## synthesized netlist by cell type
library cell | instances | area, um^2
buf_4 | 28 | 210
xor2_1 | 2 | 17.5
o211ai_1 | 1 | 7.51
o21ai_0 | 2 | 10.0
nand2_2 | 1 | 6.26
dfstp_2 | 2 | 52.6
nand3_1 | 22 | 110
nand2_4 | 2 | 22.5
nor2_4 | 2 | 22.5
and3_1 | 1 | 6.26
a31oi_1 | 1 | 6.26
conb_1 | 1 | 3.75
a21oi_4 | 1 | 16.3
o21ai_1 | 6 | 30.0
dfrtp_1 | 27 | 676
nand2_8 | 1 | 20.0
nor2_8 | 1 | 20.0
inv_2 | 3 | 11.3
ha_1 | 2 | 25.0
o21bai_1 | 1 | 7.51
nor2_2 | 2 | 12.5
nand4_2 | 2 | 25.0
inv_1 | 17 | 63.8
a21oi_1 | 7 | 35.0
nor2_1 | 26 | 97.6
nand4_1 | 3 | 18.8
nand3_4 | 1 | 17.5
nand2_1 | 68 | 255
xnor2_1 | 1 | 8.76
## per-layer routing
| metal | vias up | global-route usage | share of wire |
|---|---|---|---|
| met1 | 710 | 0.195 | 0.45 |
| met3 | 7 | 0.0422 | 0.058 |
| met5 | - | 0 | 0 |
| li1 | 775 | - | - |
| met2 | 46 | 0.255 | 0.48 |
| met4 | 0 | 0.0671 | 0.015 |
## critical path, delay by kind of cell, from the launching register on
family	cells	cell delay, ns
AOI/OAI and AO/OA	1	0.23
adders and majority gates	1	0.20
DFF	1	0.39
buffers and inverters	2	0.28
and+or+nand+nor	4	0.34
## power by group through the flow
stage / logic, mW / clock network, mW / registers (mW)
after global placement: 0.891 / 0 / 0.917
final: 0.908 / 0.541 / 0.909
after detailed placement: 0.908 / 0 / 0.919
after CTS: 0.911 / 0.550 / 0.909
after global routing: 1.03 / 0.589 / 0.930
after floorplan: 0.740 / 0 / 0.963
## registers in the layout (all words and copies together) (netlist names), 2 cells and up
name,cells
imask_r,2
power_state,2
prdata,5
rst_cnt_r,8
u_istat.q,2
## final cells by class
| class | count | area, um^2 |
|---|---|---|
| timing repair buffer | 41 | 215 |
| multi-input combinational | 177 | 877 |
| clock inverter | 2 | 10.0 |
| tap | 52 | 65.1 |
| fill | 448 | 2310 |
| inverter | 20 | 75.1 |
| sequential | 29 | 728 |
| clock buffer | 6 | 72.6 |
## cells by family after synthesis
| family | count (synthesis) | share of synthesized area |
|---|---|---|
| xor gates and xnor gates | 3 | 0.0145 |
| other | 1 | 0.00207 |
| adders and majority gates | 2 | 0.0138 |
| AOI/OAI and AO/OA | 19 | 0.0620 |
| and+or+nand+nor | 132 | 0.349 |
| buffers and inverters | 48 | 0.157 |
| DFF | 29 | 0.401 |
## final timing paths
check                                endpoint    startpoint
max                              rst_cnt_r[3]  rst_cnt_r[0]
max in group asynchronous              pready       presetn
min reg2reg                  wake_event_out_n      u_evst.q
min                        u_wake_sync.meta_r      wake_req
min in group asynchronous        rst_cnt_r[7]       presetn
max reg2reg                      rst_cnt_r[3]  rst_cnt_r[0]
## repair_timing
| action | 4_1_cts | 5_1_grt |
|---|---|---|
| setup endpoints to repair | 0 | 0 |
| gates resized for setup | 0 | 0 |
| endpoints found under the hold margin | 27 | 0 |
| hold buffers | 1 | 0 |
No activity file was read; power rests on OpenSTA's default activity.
--
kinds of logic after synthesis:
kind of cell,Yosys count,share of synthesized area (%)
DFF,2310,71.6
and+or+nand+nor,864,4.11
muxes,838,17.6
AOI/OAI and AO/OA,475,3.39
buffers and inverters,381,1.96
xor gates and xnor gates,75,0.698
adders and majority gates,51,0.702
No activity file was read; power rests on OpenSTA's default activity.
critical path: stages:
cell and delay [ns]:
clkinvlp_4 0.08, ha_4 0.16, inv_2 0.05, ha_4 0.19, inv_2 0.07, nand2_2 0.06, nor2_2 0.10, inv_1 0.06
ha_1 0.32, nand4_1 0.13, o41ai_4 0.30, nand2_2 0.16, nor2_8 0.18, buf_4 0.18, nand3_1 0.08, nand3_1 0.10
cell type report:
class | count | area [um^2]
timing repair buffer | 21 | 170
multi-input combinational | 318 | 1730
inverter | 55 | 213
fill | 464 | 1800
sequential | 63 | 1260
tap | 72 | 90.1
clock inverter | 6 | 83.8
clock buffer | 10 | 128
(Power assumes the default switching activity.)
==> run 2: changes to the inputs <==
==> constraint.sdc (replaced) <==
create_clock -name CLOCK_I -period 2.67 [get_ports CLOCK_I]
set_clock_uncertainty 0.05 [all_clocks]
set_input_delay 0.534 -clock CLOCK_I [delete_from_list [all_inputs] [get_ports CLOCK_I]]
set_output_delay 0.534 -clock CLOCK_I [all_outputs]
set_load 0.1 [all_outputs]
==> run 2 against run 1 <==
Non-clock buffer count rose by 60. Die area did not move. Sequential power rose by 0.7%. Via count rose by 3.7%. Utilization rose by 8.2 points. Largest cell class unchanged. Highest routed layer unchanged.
* * *
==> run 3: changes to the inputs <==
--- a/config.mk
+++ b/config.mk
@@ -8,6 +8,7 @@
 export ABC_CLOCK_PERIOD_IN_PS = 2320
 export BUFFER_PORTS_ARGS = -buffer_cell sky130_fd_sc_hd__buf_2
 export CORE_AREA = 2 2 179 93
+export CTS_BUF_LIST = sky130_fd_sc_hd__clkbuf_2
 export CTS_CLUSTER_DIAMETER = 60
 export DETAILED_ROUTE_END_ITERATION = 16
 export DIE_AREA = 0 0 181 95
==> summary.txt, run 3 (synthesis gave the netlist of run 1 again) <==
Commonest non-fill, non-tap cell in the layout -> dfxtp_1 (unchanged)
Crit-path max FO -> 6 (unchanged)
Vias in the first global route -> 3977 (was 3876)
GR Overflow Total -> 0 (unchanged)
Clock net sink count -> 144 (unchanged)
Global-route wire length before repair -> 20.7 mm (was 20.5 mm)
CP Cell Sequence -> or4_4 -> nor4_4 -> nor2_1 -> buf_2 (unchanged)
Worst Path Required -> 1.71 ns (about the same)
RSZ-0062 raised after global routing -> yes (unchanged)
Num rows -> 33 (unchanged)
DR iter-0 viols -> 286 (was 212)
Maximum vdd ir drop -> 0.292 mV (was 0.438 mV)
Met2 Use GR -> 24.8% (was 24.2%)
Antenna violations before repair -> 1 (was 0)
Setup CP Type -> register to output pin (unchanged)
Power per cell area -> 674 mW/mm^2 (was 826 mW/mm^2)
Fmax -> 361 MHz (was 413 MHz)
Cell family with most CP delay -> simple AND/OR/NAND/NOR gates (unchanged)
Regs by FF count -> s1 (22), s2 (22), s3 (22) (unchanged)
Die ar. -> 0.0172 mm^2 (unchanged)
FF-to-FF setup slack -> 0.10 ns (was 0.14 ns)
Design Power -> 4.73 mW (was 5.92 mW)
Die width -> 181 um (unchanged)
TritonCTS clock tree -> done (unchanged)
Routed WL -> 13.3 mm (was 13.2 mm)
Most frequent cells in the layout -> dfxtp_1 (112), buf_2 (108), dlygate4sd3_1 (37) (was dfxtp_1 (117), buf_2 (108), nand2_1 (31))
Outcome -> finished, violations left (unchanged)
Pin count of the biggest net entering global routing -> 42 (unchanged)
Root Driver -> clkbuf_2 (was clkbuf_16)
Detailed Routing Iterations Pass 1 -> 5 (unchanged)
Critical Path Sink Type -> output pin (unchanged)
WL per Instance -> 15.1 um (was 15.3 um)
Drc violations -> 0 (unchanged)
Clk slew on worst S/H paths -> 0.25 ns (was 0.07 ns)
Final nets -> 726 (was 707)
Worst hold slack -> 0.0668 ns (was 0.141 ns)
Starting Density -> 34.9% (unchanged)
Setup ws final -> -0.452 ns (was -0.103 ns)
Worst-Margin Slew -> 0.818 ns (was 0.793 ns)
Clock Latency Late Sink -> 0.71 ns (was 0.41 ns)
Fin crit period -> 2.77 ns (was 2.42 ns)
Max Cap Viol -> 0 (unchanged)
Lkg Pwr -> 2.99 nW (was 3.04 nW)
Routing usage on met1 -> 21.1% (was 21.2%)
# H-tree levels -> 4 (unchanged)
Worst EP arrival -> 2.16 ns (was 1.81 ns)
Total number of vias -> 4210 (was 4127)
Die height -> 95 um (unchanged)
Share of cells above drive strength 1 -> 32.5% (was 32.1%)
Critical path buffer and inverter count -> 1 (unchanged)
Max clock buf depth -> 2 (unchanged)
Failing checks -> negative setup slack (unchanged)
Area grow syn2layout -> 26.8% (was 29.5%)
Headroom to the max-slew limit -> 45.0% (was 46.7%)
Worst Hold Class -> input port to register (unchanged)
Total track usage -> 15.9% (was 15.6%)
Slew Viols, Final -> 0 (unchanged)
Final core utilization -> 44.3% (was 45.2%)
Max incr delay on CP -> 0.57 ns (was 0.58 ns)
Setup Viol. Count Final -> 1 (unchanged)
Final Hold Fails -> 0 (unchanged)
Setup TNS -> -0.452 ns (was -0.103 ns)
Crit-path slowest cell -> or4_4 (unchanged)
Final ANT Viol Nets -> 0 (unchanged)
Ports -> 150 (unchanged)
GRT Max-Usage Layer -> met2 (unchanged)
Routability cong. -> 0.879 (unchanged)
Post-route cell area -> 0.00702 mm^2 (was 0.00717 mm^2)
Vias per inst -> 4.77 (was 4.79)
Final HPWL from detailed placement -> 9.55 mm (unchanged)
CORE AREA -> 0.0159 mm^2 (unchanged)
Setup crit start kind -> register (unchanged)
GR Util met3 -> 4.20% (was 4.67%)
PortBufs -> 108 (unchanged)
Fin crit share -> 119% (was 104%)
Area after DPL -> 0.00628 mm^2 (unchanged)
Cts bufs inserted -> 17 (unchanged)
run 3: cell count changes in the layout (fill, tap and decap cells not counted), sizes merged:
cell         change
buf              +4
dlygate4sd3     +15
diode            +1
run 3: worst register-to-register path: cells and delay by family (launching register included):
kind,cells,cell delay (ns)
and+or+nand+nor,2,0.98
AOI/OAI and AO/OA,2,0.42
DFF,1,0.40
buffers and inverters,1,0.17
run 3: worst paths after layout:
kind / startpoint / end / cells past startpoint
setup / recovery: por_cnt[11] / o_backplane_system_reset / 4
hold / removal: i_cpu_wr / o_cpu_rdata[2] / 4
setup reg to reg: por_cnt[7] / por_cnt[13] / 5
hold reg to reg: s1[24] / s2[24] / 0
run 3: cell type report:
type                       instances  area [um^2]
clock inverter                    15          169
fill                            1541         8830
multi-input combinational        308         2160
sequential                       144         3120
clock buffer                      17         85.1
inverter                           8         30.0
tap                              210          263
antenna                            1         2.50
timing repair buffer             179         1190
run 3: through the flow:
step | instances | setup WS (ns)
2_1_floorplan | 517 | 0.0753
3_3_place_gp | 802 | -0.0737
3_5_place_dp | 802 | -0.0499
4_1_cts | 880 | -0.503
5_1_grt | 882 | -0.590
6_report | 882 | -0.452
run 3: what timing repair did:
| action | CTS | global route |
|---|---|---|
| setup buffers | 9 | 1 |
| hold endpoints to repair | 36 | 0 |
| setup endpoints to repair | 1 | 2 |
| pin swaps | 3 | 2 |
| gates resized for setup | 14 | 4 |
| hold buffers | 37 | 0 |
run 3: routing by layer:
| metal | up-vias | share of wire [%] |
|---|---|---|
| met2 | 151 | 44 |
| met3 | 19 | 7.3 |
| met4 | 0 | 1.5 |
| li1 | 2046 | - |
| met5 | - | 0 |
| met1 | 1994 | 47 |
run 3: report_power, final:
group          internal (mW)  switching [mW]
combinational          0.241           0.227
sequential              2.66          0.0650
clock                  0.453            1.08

Exercise details →
Copy out the lines above exactly, beginning at the one that contains "## synthesized netlist by cell type" and ending at the one that contains "nor2_8 | 1 | 20.0".

Problem solution →
## synthesized netlist by cell type
library cell | instances | area, um^2
buf_4 | 28 | 210
xor2_1 | 2 | 17.5
o211ai_1 | 1 | 7.51
o21ai_0 | 2 | 10.0
nand2_2 | 1 | 6.26
dfstp_2 | 2 | 52.6
nand3_1 | 22 | 110
nand2_4 | 2 | 22.5
nor2_4 | 2 | 22.5
and3_1 | 1 | 6.26
a31oi_1 | 1 | 6.26
conb_1 | 1 | 3.75
a21oi_4 | 1 | 16.3
o21ai_1 | 6 | 30.0
dfrtp_1 | 27 | 676
nand2_8 | 1 | 20.0
nor2_8 | 1 | 20.0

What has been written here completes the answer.